> **INSTRUCTIONS TO FOLLOW**: The entries below contain a line with "nand4 | 39 | 39" and a line with "clkinvlp | 0 | 3". Quote exactly those two lines and all lines between them.

Start of DATASET EXCERPTS

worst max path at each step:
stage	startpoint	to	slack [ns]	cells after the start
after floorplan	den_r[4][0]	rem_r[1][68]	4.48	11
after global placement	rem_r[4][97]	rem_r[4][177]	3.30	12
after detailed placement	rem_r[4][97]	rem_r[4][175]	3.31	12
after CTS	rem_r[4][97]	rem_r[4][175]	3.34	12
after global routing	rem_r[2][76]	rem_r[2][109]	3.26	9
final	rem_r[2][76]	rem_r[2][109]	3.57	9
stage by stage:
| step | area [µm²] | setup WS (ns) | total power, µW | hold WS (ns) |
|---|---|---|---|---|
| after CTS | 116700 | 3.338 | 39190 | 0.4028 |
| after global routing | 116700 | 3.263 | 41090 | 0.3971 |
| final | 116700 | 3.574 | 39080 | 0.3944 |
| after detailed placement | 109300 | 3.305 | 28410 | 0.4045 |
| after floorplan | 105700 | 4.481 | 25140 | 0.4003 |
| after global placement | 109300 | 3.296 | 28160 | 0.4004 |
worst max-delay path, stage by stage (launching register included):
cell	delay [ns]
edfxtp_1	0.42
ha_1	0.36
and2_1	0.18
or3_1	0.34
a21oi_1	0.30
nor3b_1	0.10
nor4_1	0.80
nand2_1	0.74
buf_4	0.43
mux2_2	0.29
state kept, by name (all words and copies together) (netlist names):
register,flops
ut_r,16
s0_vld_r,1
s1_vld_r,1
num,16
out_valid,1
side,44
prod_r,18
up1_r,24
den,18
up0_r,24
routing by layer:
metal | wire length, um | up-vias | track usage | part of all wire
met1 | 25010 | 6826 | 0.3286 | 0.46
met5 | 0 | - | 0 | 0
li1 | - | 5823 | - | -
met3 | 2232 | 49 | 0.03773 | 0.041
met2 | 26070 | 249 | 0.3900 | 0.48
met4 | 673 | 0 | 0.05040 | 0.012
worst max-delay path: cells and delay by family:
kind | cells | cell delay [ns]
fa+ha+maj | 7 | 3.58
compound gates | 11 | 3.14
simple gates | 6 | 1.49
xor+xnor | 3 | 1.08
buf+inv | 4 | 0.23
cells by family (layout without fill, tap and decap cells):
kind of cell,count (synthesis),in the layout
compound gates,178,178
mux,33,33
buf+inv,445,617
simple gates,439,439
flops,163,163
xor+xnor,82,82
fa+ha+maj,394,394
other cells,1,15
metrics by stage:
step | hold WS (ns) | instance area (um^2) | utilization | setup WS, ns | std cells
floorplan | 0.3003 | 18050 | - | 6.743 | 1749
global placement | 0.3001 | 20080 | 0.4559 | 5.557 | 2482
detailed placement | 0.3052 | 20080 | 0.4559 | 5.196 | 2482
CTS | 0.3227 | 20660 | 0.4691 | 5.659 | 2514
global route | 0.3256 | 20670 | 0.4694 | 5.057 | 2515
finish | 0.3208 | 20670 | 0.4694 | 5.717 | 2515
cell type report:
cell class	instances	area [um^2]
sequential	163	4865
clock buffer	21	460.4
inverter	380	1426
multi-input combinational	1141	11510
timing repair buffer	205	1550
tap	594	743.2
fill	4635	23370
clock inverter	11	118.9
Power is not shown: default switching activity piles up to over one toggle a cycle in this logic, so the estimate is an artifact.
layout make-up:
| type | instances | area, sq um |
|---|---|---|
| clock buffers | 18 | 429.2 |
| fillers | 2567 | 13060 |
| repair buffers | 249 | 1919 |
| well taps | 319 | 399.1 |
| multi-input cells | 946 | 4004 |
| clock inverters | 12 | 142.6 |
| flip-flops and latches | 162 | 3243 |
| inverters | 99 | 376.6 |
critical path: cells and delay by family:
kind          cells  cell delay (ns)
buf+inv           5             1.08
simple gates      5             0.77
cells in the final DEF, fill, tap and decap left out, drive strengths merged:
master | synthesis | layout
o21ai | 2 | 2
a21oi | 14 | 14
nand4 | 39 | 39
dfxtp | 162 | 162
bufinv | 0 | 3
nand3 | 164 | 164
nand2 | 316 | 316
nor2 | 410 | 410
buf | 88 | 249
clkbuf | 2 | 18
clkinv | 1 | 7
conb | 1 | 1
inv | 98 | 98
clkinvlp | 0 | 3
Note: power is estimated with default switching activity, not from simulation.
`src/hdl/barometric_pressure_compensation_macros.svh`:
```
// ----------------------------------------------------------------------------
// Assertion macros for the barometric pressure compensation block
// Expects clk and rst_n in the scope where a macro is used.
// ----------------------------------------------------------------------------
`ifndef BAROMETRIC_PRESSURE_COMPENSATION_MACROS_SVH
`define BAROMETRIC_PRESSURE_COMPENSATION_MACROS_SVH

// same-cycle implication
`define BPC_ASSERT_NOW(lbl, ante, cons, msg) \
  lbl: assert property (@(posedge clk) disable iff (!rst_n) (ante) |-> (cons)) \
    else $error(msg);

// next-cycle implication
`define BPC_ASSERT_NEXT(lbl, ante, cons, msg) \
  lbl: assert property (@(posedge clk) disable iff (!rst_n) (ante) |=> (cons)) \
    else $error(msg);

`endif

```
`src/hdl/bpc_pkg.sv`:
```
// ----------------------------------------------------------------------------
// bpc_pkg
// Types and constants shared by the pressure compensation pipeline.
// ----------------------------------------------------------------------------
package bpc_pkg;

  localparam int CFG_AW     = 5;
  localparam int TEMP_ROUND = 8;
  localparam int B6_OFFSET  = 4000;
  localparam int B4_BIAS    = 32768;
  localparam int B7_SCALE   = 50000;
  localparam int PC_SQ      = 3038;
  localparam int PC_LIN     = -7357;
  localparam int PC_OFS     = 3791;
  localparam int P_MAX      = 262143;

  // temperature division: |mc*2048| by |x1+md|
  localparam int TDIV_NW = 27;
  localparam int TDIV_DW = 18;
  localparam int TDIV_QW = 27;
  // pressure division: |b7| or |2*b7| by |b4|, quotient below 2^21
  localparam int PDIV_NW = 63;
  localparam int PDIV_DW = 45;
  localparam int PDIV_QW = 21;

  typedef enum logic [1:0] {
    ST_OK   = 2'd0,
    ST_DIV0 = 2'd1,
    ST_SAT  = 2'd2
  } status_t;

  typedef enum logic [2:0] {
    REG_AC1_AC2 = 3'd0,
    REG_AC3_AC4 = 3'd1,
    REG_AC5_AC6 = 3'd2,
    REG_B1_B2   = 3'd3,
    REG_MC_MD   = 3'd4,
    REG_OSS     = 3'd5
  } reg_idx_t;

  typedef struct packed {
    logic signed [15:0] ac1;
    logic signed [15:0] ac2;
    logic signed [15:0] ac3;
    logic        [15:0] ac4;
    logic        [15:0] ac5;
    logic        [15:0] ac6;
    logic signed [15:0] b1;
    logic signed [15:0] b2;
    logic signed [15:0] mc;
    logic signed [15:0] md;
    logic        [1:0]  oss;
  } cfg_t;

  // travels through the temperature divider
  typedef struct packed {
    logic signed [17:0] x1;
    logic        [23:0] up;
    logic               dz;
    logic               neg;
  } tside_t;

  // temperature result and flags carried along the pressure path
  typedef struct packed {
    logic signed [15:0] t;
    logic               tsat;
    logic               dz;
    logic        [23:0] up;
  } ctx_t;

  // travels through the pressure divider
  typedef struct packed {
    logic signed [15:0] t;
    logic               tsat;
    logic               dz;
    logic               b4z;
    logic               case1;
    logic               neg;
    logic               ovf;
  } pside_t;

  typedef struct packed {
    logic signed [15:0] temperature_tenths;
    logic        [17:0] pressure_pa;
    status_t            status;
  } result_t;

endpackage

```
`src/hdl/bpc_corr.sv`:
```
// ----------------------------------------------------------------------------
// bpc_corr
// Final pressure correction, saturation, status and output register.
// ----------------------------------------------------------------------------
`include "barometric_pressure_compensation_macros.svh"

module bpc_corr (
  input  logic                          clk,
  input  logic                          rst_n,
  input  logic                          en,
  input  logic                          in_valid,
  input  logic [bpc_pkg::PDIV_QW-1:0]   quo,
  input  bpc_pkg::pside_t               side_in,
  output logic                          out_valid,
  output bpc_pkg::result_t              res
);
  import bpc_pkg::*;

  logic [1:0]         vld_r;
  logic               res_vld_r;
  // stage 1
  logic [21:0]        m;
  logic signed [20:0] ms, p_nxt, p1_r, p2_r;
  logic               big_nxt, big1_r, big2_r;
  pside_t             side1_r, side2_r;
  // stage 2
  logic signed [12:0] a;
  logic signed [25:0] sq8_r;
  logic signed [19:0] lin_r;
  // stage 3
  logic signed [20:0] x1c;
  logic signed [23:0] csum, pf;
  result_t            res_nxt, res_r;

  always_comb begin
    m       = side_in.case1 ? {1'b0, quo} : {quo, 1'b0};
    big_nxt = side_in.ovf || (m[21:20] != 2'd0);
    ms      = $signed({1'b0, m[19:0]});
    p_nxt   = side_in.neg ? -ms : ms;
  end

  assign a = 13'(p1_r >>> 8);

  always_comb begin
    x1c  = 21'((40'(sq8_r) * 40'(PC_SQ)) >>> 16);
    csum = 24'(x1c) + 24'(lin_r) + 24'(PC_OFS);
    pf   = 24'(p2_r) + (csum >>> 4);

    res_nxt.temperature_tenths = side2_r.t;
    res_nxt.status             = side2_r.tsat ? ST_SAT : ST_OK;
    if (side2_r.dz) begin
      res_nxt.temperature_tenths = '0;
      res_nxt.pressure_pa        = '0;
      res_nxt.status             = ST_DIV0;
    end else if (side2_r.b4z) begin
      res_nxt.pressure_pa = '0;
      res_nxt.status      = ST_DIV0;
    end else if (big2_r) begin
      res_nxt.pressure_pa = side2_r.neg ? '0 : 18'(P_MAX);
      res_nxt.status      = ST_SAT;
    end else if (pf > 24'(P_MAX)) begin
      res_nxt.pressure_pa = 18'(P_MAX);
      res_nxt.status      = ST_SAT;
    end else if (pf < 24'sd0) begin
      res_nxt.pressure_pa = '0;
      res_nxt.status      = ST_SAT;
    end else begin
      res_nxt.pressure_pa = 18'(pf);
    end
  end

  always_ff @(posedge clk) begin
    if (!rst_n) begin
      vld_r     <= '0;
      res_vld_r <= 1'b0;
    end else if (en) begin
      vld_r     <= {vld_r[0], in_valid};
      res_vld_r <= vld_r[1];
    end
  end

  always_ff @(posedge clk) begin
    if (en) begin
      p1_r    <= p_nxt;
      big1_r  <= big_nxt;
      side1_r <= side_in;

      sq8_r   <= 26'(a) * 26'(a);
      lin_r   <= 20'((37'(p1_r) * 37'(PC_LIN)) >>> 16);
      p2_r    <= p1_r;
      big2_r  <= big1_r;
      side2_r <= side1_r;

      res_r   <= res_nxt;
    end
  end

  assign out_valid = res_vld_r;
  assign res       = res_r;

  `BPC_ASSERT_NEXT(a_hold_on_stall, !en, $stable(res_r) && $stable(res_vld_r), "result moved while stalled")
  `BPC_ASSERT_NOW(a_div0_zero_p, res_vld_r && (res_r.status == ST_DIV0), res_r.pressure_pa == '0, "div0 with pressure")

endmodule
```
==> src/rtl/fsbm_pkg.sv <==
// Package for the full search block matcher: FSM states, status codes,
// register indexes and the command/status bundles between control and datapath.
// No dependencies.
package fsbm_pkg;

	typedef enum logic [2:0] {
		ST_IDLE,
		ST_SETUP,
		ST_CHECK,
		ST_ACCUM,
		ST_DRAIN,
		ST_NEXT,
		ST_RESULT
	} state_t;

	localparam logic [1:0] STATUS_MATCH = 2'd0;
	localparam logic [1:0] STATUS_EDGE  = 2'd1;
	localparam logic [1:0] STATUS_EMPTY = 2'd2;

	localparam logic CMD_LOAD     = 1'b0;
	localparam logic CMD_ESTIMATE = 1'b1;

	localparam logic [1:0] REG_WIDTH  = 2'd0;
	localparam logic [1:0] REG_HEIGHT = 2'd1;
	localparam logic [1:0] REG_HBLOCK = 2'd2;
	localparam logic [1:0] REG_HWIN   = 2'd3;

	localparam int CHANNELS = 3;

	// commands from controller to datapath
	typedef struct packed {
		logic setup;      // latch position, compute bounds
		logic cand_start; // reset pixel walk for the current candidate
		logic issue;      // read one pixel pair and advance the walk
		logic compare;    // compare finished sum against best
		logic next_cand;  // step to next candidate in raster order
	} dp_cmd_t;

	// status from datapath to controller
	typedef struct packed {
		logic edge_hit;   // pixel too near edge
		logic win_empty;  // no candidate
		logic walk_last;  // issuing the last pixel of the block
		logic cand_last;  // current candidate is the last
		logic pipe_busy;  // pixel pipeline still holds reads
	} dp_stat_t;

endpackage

End of DATASET EXCERPTS

> **ANSWER BOX**:
nand4 | 39 | 39
dfxtp | 162 | 162
bufinv | 0 | 3
nand3 | 164 | 164
nand2 | 316 | 316
nor2 | 410 | 410
buf | 88 | 249
clkbuf | 2 | 18
clkinv | 1 | 7
conb | 1 | 1
inv | 98 | 98
clkinvlp | 0 | 3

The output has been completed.